**TASK INSTRUCTIONS:** Include in the output exactly the lines from the opening of the data through the line containing "255 | 0.2146 |", and nothing more.

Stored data

━━━━━━

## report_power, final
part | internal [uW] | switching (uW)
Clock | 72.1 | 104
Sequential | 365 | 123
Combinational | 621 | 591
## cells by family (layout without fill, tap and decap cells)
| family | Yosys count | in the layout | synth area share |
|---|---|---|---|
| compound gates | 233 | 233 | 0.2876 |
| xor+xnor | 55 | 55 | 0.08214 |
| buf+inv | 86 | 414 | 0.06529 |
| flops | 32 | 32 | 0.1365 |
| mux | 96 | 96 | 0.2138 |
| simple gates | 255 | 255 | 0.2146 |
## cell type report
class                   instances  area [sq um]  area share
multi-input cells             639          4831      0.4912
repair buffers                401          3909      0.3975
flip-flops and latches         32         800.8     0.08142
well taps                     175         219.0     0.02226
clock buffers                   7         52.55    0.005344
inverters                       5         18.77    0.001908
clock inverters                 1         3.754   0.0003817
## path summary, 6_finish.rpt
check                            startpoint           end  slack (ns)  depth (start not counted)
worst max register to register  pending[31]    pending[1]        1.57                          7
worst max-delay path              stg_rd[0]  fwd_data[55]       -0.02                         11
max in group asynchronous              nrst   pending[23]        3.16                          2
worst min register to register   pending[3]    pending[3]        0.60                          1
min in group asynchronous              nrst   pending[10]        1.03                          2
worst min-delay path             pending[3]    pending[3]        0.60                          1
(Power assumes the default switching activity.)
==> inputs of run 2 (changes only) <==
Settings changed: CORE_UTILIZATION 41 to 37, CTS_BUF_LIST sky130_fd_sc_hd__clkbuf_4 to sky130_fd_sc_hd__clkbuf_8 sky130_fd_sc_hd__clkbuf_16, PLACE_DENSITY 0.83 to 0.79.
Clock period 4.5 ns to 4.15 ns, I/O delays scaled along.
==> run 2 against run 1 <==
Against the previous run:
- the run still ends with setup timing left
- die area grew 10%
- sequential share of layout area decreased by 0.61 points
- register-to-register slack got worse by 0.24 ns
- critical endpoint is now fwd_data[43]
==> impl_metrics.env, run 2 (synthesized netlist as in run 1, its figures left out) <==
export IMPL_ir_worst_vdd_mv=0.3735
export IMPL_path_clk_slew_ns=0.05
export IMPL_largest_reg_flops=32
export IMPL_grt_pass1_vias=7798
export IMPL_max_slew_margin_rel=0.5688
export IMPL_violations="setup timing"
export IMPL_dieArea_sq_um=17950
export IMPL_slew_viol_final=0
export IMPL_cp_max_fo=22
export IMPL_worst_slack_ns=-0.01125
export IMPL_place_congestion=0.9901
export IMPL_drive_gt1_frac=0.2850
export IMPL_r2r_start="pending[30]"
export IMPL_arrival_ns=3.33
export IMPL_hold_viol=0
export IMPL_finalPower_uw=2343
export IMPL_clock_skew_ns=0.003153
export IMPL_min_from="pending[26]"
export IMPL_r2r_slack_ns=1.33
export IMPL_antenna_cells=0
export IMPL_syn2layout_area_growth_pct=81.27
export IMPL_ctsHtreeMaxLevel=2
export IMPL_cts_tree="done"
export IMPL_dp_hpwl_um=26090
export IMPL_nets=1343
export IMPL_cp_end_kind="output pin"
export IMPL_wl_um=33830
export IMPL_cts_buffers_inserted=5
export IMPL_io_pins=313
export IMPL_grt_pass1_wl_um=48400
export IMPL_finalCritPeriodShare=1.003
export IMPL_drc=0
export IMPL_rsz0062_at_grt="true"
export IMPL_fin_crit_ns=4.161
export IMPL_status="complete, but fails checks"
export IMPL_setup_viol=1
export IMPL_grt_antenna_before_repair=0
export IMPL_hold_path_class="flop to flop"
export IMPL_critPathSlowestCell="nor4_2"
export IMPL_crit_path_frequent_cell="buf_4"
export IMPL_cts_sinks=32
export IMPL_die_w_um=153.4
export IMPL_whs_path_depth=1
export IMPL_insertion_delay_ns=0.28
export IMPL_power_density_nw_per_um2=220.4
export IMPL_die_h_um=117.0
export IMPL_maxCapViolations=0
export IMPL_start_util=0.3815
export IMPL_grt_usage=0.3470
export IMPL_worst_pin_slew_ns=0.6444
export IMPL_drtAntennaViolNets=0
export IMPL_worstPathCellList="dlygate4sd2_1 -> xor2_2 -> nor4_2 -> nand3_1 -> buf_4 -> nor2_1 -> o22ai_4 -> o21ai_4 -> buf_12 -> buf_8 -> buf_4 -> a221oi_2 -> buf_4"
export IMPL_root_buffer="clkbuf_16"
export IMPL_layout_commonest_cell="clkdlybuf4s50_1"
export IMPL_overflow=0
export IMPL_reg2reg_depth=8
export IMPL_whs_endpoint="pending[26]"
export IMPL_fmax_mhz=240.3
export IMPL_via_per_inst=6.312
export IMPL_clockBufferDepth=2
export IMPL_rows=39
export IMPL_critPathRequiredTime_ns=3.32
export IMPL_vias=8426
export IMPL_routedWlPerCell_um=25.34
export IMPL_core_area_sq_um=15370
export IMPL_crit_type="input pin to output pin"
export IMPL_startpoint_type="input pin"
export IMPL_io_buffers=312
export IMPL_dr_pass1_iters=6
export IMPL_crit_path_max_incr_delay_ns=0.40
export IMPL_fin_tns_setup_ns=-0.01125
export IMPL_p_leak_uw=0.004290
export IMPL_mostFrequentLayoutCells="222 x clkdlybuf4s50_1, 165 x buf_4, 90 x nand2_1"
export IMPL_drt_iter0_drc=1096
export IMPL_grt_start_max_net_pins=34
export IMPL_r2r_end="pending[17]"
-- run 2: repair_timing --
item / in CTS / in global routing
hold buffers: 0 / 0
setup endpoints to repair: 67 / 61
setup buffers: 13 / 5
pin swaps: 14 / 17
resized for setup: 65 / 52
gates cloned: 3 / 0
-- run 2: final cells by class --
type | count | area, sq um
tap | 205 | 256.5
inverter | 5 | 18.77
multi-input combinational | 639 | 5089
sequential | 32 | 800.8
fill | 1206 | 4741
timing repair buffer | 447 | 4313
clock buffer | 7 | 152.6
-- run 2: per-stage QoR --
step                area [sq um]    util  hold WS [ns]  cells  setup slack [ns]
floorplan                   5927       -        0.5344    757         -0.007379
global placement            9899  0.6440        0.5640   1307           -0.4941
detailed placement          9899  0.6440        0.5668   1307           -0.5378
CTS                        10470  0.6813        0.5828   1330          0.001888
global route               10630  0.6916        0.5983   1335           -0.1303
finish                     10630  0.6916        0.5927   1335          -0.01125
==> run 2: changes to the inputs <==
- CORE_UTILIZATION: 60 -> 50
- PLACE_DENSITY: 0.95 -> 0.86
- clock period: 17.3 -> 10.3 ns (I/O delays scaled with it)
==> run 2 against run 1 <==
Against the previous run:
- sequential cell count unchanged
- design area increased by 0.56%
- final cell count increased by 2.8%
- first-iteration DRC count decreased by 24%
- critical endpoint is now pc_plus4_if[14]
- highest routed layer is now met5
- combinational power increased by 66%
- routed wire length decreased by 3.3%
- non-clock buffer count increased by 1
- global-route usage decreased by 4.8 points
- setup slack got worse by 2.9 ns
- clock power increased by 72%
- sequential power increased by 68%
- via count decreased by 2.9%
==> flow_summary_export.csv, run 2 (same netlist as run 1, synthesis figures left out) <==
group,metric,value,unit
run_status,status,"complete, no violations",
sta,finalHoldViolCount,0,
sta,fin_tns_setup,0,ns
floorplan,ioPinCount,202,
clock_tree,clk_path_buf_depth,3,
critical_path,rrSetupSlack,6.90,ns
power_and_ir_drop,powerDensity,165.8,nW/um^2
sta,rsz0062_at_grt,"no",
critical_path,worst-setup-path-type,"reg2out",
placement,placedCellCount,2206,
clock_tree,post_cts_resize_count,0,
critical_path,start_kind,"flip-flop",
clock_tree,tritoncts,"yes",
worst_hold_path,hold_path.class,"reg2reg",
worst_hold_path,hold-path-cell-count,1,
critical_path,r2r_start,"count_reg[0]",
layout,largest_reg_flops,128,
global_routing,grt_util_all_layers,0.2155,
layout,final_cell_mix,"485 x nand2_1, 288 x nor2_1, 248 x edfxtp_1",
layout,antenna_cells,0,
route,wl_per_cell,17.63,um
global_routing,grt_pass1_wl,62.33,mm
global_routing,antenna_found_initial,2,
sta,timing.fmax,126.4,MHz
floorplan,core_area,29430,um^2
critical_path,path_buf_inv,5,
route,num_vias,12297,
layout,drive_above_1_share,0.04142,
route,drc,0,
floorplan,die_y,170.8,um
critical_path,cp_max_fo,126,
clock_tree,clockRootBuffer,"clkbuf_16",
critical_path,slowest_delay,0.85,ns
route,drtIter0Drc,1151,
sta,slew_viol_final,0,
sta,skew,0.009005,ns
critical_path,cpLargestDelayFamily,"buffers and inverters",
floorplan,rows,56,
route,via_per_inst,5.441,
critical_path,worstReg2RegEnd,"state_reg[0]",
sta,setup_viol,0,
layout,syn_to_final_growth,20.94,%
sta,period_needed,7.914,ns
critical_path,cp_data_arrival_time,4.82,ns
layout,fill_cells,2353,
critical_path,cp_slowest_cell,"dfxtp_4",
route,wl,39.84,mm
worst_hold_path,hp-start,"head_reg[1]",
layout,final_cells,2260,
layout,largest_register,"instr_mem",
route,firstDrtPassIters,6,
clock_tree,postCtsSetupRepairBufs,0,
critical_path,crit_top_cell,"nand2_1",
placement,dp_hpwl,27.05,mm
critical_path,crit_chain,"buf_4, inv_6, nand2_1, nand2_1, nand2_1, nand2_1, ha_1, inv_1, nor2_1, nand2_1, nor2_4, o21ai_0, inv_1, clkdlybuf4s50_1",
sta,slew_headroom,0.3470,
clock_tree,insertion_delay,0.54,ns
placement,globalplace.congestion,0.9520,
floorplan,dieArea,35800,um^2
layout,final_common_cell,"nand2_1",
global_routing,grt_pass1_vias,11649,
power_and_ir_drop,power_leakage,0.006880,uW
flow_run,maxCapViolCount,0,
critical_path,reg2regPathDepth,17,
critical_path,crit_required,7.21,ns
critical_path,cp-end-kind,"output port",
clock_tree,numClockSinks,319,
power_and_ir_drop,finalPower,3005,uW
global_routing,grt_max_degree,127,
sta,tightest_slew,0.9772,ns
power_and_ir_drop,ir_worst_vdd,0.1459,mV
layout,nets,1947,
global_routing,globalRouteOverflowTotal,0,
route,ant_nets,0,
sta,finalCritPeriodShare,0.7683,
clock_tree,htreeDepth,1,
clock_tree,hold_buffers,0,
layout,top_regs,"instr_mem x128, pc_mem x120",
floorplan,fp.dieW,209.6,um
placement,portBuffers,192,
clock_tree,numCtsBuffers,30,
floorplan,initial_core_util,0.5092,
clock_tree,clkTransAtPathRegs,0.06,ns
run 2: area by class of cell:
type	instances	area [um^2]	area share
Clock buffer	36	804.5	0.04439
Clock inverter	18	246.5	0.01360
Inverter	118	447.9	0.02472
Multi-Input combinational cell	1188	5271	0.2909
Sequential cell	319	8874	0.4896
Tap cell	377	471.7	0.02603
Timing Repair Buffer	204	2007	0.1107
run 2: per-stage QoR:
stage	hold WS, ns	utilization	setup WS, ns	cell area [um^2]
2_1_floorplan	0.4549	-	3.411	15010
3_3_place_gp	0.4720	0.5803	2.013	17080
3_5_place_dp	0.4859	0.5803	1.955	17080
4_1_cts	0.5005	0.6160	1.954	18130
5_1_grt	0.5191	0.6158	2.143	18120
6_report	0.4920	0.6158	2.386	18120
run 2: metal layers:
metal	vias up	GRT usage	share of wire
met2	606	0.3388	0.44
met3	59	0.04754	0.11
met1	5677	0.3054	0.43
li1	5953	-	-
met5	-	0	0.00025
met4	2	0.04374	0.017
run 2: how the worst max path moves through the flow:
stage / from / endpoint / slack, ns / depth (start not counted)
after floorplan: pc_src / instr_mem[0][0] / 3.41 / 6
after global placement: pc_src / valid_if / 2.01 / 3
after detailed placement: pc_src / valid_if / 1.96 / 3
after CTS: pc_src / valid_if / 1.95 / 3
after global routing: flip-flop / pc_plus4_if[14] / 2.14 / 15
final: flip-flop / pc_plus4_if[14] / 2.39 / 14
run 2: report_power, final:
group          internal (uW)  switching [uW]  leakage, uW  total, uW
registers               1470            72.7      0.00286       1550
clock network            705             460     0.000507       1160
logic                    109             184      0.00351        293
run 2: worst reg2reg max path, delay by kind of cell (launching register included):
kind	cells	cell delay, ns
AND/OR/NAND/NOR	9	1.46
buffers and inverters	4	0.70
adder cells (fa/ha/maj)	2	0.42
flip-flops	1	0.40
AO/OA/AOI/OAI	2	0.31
File: src/rtl/abro_n_tracker.sv
// abro_n_tracker: N-channel ABRO-style event tracker.
// Each channel's event is latched until every channel has been seen, then a
// one-cycle fire pulse O is issued and the saturating fire counter advances.
// After a fire the block waits in DONE for R (AUTO_REARM=0), or goes straight
// back to IDLE (AUTO_REARM=1). R restarts the collection from any waiting state.
//
// Optional feature macro: ABRO_TIMEOUT_EN
//   When defined, a COLLECT phase that does not complete within TIMEOUT cycles
//   is abandoned, seen is cleared and a one-cycle timeout pulse is emitted.
//   When undefined, the timeout port and its counter do not exist.
module abro_n_tracker #(
  parameter int N          = 4,
  parameter int CNT_W      = 8,
  parameter int AUTO_REARM = 0,
  parameter int TIMEOUT    = 16
) (
  input  logic             clk,
  input  logic             reset,
  input  logic [N-1:0]     ev,
  input  logic             R,
  output logic             O,
  output logic [N-1:0]     seen,
  output logic             done,
  output logic [CNT_W-1:0] count
`ifdef ABRO_TIMEOUT_EN
  ,
  output logic             timeout
`endif
);

  typedef enum logic [1:0] {
    S_IDLE    = 2'd0,
    S_COLLECT = 2'd1,
    S_FIRE    = 2'd2,
    S_DONE    = 2'd3
  } state_t;

  localparam logic [N-1:0] ALL_SEEN = {N{1'b1}};

  state_t           state;
  state_t           state_nxt;
  logic [N-1:0]     merged;
  logic [N-1:0]     seen_nxt;
  logic             fire_nxt;
  logic [CNT_W-1:0] count_nxt;
  logic             expire;

  // Counter increment that sticks at all-ones instead of wrapping.
  function automatic logic [CNT_W-1:0] sat_inc(input logic [CNT_W-1:0] v);
    if (v == {CNT_W{1'b1}}) begin
      return v;
    end
    return v + CNT_W'(1);
  endfunction

`ifdef ABRO_TIMEOUT_EN
  localparam logic [15:0] T_LAST = 16'(TIMEOUT - 1);

  logic [15:0] tcnt;
  logic [15:0] tcnt_nxt;
  logic        timeout_nxt;

  // Expiry is only meaningful while collecting; it loses to R and completion.
  assign expire = (state == S_COLLECT) && (tcnt == T_LAST);

  // Age of the current COLLECT phase: zero on entry, +1 per cycle held there.
  always_comb begin
    tcnt_nxt = 16'd0;
    if ((state == S_COLLECT) && (state_nxt == S_COLLECT)) begin
      tcnt_nxt = tcnt + 16'd1;
    end
  end

  // A timeout pulse is issued only when the expiry path was actually taken.
  assign timeout_nxt = expire && !R && (merged != ALL_SEEN);

  // Timeout counter and pulse register.
  always_ff @(posedge clk) begin
    if (reset) begin
      tcnt    <= 16'd0;
      timeout <= 1'b0;
    end else begin
      tcnt    <= tcnt_nxt;
      timeout <= timeout_nxt;
    end
  end
`else
  // The TIMEOUT parameter has no effect when the timeout feature is absent.
  logic unused_timeout_cfg;
  assign unused_timeout_cfg = ^32'(TIMEOUT);
  assign expire = 1'b0;
`endif

  assign merged = seen | ev;

  // Next-state, next-seen and fire decision for the tracker.
  always_comb begin
    state_nxt = state;
    seen_nxt  = seen;
    fire_nxt  = 1'b0;
    case (state)
      S_IDLE, S_COLLECT: begin
        if (R) begin
          // Restart wins over everything, including a completing event.
          state_nxt = S_IDLE;
          seen_nxt  = '0;
        end else if (merged == ALL_SEEN) begin
          state_nxt = S_FIRE;
          seen_nxt  = '0;
          fire_nxt  = 1'b1;
        end else if (expire) begin
          state_nxt = S_IDLE;
          seen_nxt  = '0;
        end else if (merged != '0) begin
          state_nxt = S_COLLECT;
          seen_nxt  = merged;
        end else begin
          state_nxt = S_IDLE;
          seen_nxt  = '0;
        end
      end
      S_FIRE: begin
        // Events arriving during the fire cycle are discarded.
        seen_nxt = '0;
        if (R || (AUTO_REARM != 0)) begin
          state_nxt = S_IDLE;
        end else begin
          state_nxt = S_DONE;
        end
      end
      S_DONE: begin
        seen_nxt = '0;
        if (R) begin
          state_nxt = S_IDLE;
        end
      end
      default: begin
        state_nxt = S_IDLE;
        seen_nxt  = '0;
      end
    endcase
  end

  // Fire count advances on every entry into FIRE and is untouched by R.
  always_comb begin
    count_nxt = count;
    if (fire_nxt) begin
      count_nxt = sat_inc(count);
    end
  end

  // State, latched-event and output registers.
  always_ff @(posedge clk) begin
    if (reset) begin
      state <= S_IDLE;
      seen  <= '0;
      O     <= 1'b0;
      count <= '0;
    end else begin
      state <= state_nxt;
      seen  <= seen_nxt;
      O     <= fire_nxt;
      count <= count_nxt;
    end
  end

  assign done = (state == S_DONE);

endmodule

━━━━━━

**TASK RESPONSE:**
## report_power, final
part | internal [uW] | switching (uW)
Clock | 72.1 | 104
Sequential | 365 | 123
Combinational | 621 | 591
## cells by family (layout without fill, tap and decap cells)
| family | Yosys count | in the layout | synth area share |
|---|---|---|---|
| compound gates | 233 | 233 | 0.2876 |
| xor+xnor | 55 | 55 | 0.08214 |
| buf+inv | 86 | 414 | 0.06529 |
| flops | 32 | 32 | 0.1365 |
| mux | 96 | 96 | 0.2138 |
| simple gates | 255 | 255 | 0.2146 |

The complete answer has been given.